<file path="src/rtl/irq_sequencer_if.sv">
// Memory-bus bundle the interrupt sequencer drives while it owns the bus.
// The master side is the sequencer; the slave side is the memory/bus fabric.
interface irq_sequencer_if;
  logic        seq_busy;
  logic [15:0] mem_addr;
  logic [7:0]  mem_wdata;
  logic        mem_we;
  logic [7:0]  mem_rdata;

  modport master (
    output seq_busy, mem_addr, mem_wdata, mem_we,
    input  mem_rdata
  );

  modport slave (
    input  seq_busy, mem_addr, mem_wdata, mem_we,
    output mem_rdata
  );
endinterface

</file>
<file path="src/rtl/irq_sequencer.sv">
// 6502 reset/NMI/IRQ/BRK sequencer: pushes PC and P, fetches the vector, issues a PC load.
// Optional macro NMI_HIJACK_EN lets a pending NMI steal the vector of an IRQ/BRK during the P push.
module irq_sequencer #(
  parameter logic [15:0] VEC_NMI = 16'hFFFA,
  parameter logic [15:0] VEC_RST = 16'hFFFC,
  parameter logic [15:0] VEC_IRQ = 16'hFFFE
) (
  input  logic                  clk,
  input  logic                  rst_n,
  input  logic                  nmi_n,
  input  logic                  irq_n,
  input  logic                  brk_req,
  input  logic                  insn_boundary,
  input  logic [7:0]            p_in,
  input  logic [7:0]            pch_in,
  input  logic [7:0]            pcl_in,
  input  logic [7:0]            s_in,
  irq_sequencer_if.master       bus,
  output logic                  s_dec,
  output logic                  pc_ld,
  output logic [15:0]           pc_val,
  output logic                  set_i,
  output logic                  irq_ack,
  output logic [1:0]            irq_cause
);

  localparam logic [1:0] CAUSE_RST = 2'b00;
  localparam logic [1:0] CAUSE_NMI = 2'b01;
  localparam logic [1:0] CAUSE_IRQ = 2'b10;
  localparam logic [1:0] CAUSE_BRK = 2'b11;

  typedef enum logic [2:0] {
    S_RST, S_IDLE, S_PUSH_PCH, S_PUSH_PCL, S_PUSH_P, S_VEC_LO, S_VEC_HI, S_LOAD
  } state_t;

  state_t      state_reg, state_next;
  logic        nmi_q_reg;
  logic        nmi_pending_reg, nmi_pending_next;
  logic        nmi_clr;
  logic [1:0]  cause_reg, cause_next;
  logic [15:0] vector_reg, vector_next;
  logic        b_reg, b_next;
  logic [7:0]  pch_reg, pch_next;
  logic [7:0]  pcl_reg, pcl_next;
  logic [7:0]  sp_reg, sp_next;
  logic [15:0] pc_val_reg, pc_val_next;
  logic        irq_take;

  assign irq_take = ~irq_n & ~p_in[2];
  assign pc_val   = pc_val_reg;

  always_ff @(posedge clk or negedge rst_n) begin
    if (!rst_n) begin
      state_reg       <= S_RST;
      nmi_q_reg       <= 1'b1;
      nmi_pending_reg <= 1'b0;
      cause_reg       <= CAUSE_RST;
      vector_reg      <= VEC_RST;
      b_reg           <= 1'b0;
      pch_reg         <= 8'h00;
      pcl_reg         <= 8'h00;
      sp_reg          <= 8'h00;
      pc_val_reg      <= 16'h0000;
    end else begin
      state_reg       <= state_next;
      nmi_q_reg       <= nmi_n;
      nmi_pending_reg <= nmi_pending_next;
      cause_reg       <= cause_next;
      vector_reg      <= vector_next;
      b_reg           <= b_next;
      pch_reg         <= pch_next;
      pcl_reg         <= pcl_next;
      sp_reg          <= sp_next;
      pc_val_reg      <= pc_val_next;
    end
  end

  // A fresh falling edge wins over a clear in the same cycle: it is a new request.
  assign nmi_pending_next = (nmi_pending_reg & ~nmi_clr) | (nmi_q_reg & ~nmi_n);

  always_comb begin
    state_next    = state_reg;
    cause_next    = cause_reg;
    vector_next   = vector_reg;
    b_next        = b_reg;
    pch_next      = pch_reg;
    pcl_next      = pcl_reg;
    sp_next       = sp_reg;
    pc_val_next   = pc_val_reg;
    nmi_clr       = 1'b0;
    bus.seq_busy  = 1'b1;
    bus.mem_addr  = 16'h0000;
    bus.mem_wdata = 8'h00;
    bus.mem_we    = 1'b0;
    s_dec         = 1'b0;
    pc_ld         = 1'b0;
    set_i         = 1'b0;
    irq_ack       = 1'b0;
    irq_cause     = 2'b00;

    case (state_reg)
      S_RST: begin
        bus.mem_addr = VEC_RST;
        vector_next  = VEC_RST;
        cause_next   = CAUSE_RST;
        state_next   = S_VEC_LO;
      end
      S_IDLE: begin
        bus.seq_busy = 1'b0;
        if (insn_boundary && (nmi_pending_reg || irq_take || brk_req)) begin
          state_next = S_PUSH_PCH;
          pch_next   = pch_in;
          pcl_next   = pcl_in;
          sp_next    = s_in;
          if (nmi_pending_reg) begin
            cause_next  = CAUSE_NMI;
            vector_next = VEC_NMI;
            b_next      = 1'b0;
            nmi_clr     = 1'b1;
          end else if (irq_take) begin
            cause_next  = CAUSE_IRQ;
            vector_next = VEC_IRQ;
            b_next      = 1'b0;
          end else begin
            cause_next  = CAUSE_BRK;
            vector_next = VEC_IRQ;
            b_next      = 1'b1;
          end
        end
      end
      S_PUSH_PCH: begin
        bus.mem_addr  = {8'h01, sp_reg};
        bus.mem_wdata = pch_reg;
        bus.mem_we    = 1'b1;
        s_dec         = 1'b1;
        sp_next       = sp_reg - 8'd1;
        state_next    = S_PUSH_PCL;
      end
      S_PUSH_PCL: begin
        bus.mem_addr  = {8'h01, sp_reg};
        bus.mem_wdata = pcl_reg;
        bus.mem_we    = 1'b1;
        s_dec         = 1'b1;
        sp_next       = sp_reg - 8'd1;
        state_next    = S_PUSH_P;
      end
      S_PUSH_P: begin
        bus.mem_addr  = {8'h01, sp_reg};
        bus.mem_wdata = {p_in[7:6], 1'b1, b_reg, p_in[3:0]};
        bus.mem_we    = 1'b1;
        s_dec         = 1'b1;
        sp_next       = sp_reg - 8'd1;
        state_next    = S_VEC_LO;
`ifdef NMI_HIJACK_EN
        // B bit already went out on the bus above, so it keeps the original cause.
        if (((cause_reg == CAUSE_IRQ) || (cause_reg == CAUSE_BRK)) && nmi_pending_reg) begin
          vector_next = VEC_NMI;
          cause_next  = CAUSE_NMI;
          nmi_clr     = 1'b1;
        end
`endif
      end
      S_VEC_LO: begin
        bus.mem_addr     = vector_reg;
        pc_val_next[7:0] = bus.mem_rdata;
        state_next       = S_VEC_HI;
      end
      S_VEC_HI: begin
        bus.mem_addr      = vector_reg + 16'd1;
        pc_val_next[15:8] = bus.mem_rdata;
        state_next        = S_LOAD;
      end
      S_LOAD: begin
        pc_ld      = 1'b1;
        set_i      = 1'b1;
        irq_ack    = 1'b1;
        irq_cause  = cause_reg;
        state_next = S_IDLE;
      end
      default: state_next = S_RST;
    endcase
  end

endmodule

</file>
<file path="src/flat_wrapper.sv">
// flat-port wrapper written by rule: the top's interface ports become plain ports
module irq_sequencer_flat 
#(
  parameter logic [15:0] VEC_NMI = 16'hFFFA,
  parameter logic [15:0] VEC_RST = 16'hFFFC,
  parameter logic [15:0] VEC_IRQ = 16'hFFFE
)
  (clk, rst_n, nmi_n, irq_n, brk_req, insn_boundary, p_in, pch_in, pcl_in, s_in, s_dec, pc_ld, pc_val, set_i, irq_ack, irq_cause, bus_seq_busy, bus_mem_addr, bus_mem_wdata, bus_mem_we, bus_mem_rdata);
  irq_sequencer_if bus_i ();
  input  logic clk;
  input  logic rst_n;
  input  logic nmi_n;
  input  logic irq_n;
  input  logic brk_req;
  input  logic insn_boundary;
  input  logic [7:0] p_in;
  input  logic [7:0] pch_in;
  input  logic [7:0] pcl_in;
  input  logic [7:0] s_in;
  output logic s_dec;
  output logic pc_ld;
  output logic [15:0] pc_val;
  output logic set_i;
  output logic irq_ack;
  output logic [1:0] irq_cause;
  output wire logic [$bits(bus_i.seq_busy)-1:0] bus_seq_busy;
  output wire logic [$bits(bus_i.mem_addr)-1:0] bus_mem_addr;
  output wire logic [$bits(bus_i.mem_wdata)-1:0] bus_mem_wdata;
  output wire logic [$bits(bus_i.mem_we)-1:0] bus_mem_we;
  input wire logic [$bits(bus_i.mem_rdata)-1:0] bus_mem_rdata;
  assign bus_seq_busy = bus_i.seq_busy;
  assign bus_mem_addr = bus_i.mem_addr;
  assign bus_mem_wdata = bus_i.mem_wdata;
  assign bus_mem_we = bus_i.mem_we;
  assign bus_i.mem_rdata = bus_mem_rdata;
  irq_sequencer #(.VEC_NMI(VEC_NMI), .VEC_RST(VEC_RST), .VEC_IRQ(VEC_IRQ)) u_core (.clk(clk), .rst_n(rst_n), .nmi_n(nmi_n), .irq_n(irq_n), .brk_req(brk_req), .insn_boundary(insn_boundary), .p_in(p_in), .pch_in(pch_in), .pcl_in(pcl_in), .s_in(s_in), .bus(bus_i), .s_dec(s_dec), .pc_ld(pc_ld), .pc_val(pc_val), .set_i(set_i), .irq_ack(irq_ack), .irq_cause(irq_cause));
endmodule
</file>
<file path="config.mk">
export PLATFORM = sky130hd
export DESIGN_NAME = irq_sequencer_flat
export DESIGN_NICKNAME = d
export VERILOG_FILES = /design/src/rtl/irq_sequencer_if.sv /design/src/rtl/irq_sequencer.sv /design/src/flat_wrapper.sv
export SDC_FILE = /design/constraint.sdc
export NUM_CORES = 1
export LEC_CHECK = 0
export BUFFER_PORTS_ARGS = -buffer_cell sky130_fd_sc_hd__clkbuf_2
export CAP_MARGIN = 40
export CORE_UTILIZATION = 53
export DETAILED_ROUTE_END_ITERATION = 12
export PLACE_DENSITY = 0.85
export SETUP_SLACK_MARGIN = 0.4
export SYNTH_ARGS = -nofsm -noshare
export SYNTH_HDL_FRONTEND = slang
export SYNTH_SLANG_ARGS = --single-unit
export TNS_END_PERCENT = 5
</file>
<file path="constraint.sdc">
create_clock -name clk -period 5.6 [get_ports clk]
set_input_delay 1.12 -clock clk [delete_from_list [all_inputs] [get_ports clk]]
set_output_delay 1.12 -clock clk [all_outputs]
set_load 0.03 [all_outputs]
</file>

==

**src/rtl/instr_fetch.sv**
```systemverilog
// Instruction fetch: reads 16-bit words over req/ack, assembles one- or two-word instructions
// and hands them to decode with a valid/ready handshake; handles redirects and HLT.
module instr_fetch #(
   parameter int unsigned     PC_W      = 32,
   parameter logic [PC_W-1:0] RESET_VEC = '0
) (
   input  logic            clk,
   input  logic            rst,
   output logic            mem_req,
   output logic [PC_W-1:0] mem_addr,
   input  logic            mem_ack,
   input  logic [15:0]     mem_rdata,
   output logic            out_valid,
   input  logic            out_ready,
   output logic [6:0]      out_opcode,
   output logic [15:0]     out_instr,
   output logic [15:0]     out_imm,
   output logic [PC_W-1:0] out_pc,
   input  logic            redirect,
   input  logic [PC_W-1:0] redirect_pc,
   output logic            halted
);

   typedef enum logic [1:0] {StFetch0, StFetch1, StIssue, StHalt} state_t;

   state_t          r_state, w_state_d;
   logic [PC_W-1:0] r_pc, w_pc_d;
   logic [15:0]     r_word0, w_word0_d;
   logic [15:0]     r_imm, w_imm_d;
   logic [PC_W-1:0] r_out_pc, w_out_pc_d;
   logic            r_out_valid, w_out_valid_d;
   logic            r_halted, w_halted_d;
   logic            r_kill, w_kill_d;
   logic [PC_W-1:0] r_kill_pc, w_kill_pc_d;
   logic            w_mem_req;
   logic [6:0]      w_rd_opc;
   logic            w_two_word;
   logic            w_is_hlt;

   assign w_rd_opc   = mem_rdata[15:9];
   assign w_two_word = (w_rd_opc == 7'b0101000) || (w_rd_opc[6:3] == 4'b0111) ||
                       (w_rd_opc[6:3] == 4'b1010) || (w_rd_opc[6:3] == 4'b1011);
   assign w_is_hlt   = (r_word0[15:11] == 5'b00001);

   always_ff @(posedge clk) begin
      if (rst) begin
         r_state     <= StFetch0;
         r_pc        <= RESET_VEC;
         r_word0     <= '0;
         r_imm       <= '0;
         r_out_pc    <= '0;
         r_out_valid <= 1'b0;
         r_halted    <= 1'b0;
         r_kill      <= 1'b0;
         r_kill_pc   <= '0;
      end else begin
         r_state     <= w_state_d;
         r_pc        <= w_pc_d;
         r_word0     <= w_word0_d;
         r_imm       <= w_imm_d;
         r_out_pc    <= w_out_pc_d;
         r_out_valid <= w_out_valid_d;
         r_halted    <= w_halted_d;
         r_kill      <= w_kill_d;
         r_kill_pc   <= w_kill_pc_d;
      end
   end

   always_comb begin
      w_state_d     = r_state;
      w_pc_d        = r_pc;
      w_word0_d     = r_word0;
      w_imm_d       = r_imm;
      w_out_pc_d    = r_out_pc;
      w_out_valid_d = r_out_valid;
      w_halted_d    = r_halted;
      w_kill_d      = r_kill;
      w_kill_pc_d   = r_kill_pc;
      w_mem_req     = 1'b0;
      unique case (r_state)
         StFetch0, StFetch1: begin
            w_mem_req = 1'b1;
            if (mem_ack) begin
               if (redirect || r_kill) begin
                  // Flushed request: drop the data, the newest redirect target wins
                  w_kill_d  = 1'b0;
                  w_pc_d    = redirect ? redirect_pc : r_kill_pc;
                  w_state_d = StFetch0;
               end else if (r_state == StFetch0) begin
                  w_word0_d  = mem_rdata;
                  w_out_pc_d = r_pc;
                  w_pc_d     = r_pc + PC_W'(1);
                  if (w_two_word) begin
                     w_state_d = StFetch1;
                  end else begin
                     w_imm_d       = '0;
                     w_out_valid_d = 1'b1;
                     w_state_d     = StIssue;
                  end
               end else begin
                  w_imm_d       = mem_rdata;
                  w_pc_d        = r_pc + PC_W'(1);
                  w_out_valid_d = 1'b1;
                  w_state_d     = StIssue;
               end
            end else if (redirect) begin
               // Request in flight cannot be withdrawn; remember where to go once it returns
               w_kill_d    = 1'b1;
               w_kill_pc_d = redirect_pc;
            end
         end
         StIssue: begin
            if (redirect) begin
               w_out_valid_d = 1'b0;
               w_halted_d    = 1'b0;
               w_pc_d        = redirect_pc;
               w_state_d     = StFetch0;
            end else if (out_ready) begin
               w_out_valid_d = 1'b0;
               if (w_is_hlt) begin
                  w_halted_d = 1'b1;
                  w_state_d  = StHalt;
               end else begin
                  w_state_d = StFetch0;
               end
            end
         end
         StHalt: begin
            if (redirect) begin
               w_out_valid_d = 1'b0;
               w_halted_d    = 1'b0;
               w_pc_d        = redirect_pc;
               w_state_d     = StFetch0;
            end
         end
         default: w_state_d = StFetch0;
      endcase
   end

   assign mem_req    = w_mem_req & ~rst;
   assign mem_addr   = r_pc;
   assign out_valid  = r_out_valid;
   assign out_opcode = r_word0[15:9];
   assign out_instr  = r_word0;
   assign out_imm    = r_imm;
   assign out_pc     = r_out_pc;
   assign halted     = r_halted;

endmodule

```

▸ What to do
From the listing above, count every line where the word "localparam" occurs; the answer is that number and nothing else.

▸ Written response
4